Madrid. El Banco Central Europeo mantuvo este jueves sin cambios su política monetaria, tal como esperaba el mercado, incluyendo la perspectiva de aplicar una subida de tasas de interés después del verano pese a un panorama de notable ralentización económica.

En un contexto de creciente inflación y empleo en niveles récord en la zona euro, el BCE decidió a mediados de diciembre poner fin a su extenso programa de compra de activos que durante cuatro años inyectó 2,6 billones de euros (casi US$3 mil millones) en la economía, satisfecho por sus resultados.

Pero el crecimiento ha tocado techo y parecen aumentar los riesgos y obstáculos, lo que sugiere que al BCE no le será fácil retirar más medidas de estímulo e incluso que puede verse presionado para retrasar su próximo paso de normalización de la política monetaria.

No obstante, la institución puede darse el lujo de tomarse su tiempo para sopesar las opciones, indicaron economistas a Reuters antes de la decisión del jueves. Estos analistas señalaron que un giro en las políticas del BCE hacia posiciones de relajación monetaria, semanas después de terminar su programa de compra de deuda, parecería contradictorio.
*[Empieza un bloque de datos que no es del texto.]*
This is an optimization exercise on Yosys and OpenROAD, whose aim is a short achievable clock period and few clock cycles per item, not a production implementation. At most, simulation tests tie the RTL to the original design; equivalence was not proved.

== branch lagoon ==
Design yuv_rgb_top, start of the top module:
module yuv_rgb_top (
	input  logic        Clock,
	input  logic        resetn,
	input  logic        in_valid,
	input  logic [15:0] in_word,
	output logic        in_credit,
	output logic        out_valid,
	output logic [23:0] out_pixel,
	input  logic        out_credit
);
	logic        r_valid;
	logic [15:0] r_word;
	logic        x_valid;
	logic [47:0] x_u, x_v;
	logic [15:0] x_y;
	logic        p_valid;
	logic [7:0]  p_y, p_u, p_v;
	logic        c_valid;
	logic [23:0] c_pixel;
	logic        slot_free;
	input_fifo u_input_fifo (
		.Clock     (Clock),
		.resetn    (resetn),
		.in_valid  (in_valid),
		.in_word   (in_word),
		.in_credit (in_credit),
		.slot_free (slot_free),
		.r_valid   (r_valid),
		.r_word    (r_word)
	);
	pair_window u_pair_window (
		.Clock   (Clock),
		.resetn  (resetn),
		.r_valid (r_valid),
		.r_word  (r_word),
		.x_valid (x_valid),
		.x_u     (x_u),
		.x_v     (x_v),
		.x_y     (x_y)
	);
	chroma_fir u_chroma_fir (
		.Clock   (Clock),
		.resetn  (resetn),
		.x_valid (x_valid),
		.x_u     (x_u),
		.x_v     (x_v),
		.x_y     (x_y),
		.p_valid (p_valid),
		.p_y     (p_y),
		.p_u     (p_u),
		.p_v     (p_v)
	);
	color_matrix u_color_matrix (
		.Clock   (Clock),
		.resetn  (resetn),
		.p_valid (p_valid),
		.p_y     (p_y),
		.p_u     (p_u),
		.p_v     (p_v),
		.c_valid (c_valid),
		.c_pixel (c_pixel)
	);
	conv_ctrl u_conv_ctrl (
		.Clock      (Clock),
		.resetn     (resetn),
		.c_valid    (c_valid),
		.c_pixel    (c_pixel),
		.out_credit (out_credit),
		.out_valid  (out_valid),
		.out_pixel  (out_pixel),
		.slot_free  (slot_free)
	);
endmodule
Size: about 4600 cells after synthesis, roughly 1200 flip-flops.
==> module input_fifo, before the edit <==
module input_fifo (
	input  logic        Clock,
	input  logic        resetn,
	input  logic        in_valid,
	input  logic [15:0] in_word,
	output logic        in_credit,
	input  logic        slot_free,    
	output logic        r_valid,
	output logic [15:0] r_word
);
	localparam int DEPTH = yuv_rgb_pkg::OUT_DEPTH;
	localparam int CW = yuv_rgb_pkg::OUT_CNT_W;
	logic        g_chroma;   
	logic [7:0]  g_pair;     
	logic [CW-1:0] space;    
	logic [3:0]  need;
	logic        grant;
	always_comb begin
		need = 4'd0;
		if (g_chroma) begin
			if (g_pair == 8'(yuv_rgb_pkg::PAIRS_PER_ROW - 1))
				need = 4'd8;
			else if (g_pair >= 8'd3)
				need = 4'd2;
		end
	end
	assign grant = (space >= CW'(need));
	always_ff @(posedge Clock or negedge resetn) begin
		if (!resetn) begin
			r_valid <= 1'b0;
			in_credit <= 1'b0;
			g_chroma <= 1'b0;
			g_pair <= '0;
			space <= CW'(DEPTH);
		end else begin
			r_valid <= in_valid;
			in_credit <= grant;
			if (grant) begin
				g_chroma <= ~g_chroma;
				if (g_chroma)
					g_pair <= (g_pair == 8'(yuv_rgb_pkg::PAIRS_PER_ROW - 1)) ? 8'd0 : g_pair + 8'd1;
			end
			space <= space - (grant ? CW'(need) : CW'(0)) + CW'(slot_free);
		end
	end
	always_ff @(posedge Clock)
		r_word <= in_word;
endmodule
==> module pair_window, before the edit <==
module pair_window (
	input  logic        Clock,
	input  logic        resetn,
	input  logic        r_valid,
	input  logic [15:0] r_word,
	output logic        x_valid,
	output logic [47:0] x_u,      
	output logic [47:0] x_v,
	output logic [15:0] x_y
);
	logic        chroma;         
	logic [7:0]  pair;
	logic [47:0] win_u, win_v;
	logic [63:0] y_hist;         
	logic [47:0] nwin_u, nwin_v;
	logic [47:0] tail_u, tail_v;
	logic [47:0] tail_y;         
	logic [1:0]  tail_left;
	logic        tail_ph;
	logic        tail_issue;
	logic        c_word, row_first, row_last;
	assign c_word = r_valid & chroma;
	assign row_first = (pair == 8'd0);
	assign row_last = (pair == 8'(yuv_rgb_pkg::PAIRS_PER_ROW - 1));
	assign nwin_u = row_first ? {6{r_word[15:8]}} : {win_u[39:0], r_word[15:8]};
	assign nwin_v = row_first ? {6{r_word[7:0]}} : {win_v[39:0], r_word[7:0]};
	assign tail_issue = (tail_left != 2'd0) & tail_ph;
	always_ff @(posedge Clock or negedge resetn) begin
		if (!resetn) begin
			chroma <= 1'b0;
			pair <= '0;
			tail_left <= 2'd0;
			tail_ph <= 1'b0;
			x_valid <= 1'b0;
		end else begin
			if (r_valid) begin
				chroma <= ~chroma;
				if (chroma)
					pair <= row_last ? 8'd0 : pair + 8'd1;
			end
			if (c_word && row_last) begin
				tail_left <= 2'd3;
				tail_ph <= 1'b0;
			end else if (tail_left != 2'd0) begin
				tail_ph <= ~tail_ph;
				if (tail_ph)
					tail_left <= tail_left - 2'd1;
			end
			x_valid <= (c_word && pair >= 8'd3) || tail_issue;
		end
	end
	always_ff @(posedge Clock) begin
		if (r_valid && !chroma)
			y_hist <= {y_hist[47:0], r_word};
		if (c_word) begin
			win_u <= nwin_u;
			win_v <= nwin_v;
		end
		if (c_word && row_last) begin
			tail_u <= nwin_u;
			tail_v <= nwin_v;
			tail_y <= y_hist[47:0];
		end else if (tail_issue) begin
			tail_u <= {tail_u[39:0], tail_u[7:0]};
			tail_v <= {tail_v[39:0], tail_v[7:0]};
			tail_y <= {tail_y[31:0], 16'h0};
		end
		if (tail_issue) begin
			x_u <= {tail_u[39:0], tail_u[7:0]};
			x_v <= {tail_v[39:0], tail_v[7:0]};
			x_y <= tail_y[47:32];
		end else begin
			x_u <= nwin_u;
			x_v <= nwin_v;
			x_y <= y_hist[63:48];
		end
	end
endmodule
export LEC_CHECK = 0
export CAP_MARGIN = 20
export CORE_MARGIN = 2
export CORE_UTILIZATION = 40
export CTS_CLUSTER_DIAMETER = 80
export CTS_CLUSTER_SIZE = 30
export SLEW_MARGIN = 20
create_clock -name core_clock -period 12.0 [get_ports {Clock}]
standard.sh (not shown) runs the stock make flow with config.mk's settings and CLKGATE_MAP_FILE= SYNTH_SCRIPT=/design/flow/synth_recipe.tcl, a recipe that flattens the netlist after the stock synthesis.
==> flow/flow/run.sh <==
#!/bin/bash
set -euo pipefail
bash standard.sh SETUP_SLACK_MARGIN=9 finish > flow_make.log 2>&1
--- input diff branch lagoon..branch willow ---
--- a/flow/design.v
+++ b/flow/design.v
@@ -1,6 +1,6 @@
 package yuv_rgb_pkg;
 	localparam int PAIRS_PER_ROW = 160;
-	localparam int OUT_DEPTH = 8;
+	localparam int OUT_DEPTH = 19;
 	localparam int OUT_PTR_W = $clog2(OUT_DEPTH);
 	localparam int OUT_CNT_W = $clog2(OUT_DEPTH + 1);
 	localparam int COEF_Y = 76284;
@@ -29,6 +29,7 @@
 	logic [CW-1:0] space;    
 	logic [3:0]  need;
 	logic        grant;
+	logic        started;    
 	always_comb begin
 		need = 4'd0;
 		if (g_chroma) begin
@@ -38,17 +39,17 @@
 				need = 4'd2;
 		end
 	end
-	assign grant = (space >= CW'(need));
+	assign grant = started & (space >= CW'(need));
 	always_ff @(posedge Clock or negedge resetn) begin
 		if (!resetn) begin
 			r_valid <= 1'b0;
-			in_credit <= 1'b0;
+			started <= 1'b0;
 			g_chroma <= 1'b0;
 			g_pair <= '0;
 			space <= CW'(DEPTH);
 		end else begin
 			r_valid <= in_valid;
-			in_credit <= grant;
+			started <= 1'b1;
 			if (grant) begin
 				g_chroma <= ~g_chroma;
 				if (g_chroma)
@@ -57,8 +58,10 @@
 			space <= space - (grant ? CW'(need) : CW'(0)) + CW'(slot_free);
 		end
 	end
-	always_ff @(posedge Clock)
+	always_ff @(posedge Clock) begin
 		r_word <= in_word;
+		in_credit <= grant;
+	end
 endmodule
 module conv_ctrl (
 	input  logic        Clock,
@@ -111,7 +114,7 @@
 	input  logic        resetn,
 	input  logic        r_valid,
 	input  logic [15:0] r_word,
-	output logic        x_valid,
+	output logic        x_valid,  
 	output logic [47:0] x_u,      
 	output logic [47:0] x_v,
 	output logic [15:0] x_y
@@ -139,7 +142,6 @@
 			pair <= '0;
 			tail_left <= 2'd0;
 			tail_ph <= 1'b0;
-			x_valid <= 1'b0;
 		end else begin
 			if (r_valid) begin
 				chroma <= ~chroma;
@@ -154,7 +156,6 @@
 				if (tail_ph)
 					tail_left <= tail_left - 2'd1;
 			end
-			x_valid <= (c_word && pair >= 8'd3) || tail_issue;
 		end
 	end
 	always_ff @(posedge Clock) begin
@@ -173,16 +174,11 @@
 			tail_v <= {tail_v[39:0], tail_v[7:0]};
 			tail_y <= {tail_y[31:0], 16'h0};
 		end
-		if (tail_issue) begin
-			x_u <= {tail_u[39:0], tail_u[7:0]};
-			x_v <= {tail_v[39:0], tail_v[7:0]};
-			x_y <= tail_y[47:32];
-		end else begin
-			x_u <= nwin_u;
-			x_v <= nwin_v;
-			x_y <= y_hist[63:48];
-		end
 	end
+	assign x_valid = (c_word && pair >= 8'd3) || tail_issue;
+	assign x_u = tail_issue ? {tail_u[39:0], tail_u[7:0]} : nwin_u;
+	assign x_v = tail_issue ? {tail_v[39:0], tail_v[7:0]} : nwin_v;
+	assign x_y = tail_issue ? tail_y[47:32] : y_hist[63:48];
 endmodule
 module chroma_fir (
 	input  logic        Clock,
[summary]
- Of the two values seen for most common cell after layout, fill and taps aside, sky130_fd_sc_hd__dfxtp_1 was produced by branch lagoon and sky130_fd_sc_hd__edfxtp_1 by branch willow.
- As far as initial standard-cell utilization of the core is concerned, branch lagoon and branch willow perform about the same.
- On maximum clock path buffer count, branch willow tracks branch lagoon almost exactly.
- Final period demand of the worst path (higher): branch willow
Testbench counts of branch willow, summed over its fixed seeds: cycles 20,616, items 20,480.
The RTL of branch lagoon was laid out without a check of its function.

## what the ideal ports hide
The flow's constraints put no driver on any port. The routed layouts listed below were extracted and timed again, unchanged, in two steps.
Step 1: set_driving_cell puts a clkbuf_16 on Clock and a buf_2 on each other input, an assumption about the parent block.
Step 2 moves the port delays by t, midway between the first and last clock arrival at a register: inputs arrive t later, outputs are due t later. That takes back most of the time a late clock gives input paths.
Three values: ideal, step 1, step 2; two values: the first two.
run	t (ns)	slack for setup (ns)	worst slew at a driven data input, ns
branch lagoon	0.768	8.421 / 8.352 / 8.805	0.04
branch willow	0.776	8.329 / 8.255 / 8.722	0.04
After both steps setup and hold are still met in every run listed.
“El Consejo de Gobierno espera que los tipos de interés clave del BCE se mantengan en sus niveles actuales al menos hasta el verano de 2019 y, en cualquier caso, durante el tiempo que sea necesario”, dijo el BCE en un comunicado, reafirmando su perspectiva futura para el precio del dinero.

Con la decisión del jueves, la tasa de interés del BCE para los depósitos a corto plazo, en la actualidad su principal herramienta de referencia para los tipos, permanece en el -0,40%; mientras que el tipo principal de refinanciación, que establece el costo del crédito a la economía, se mantuvo en el 0,00%.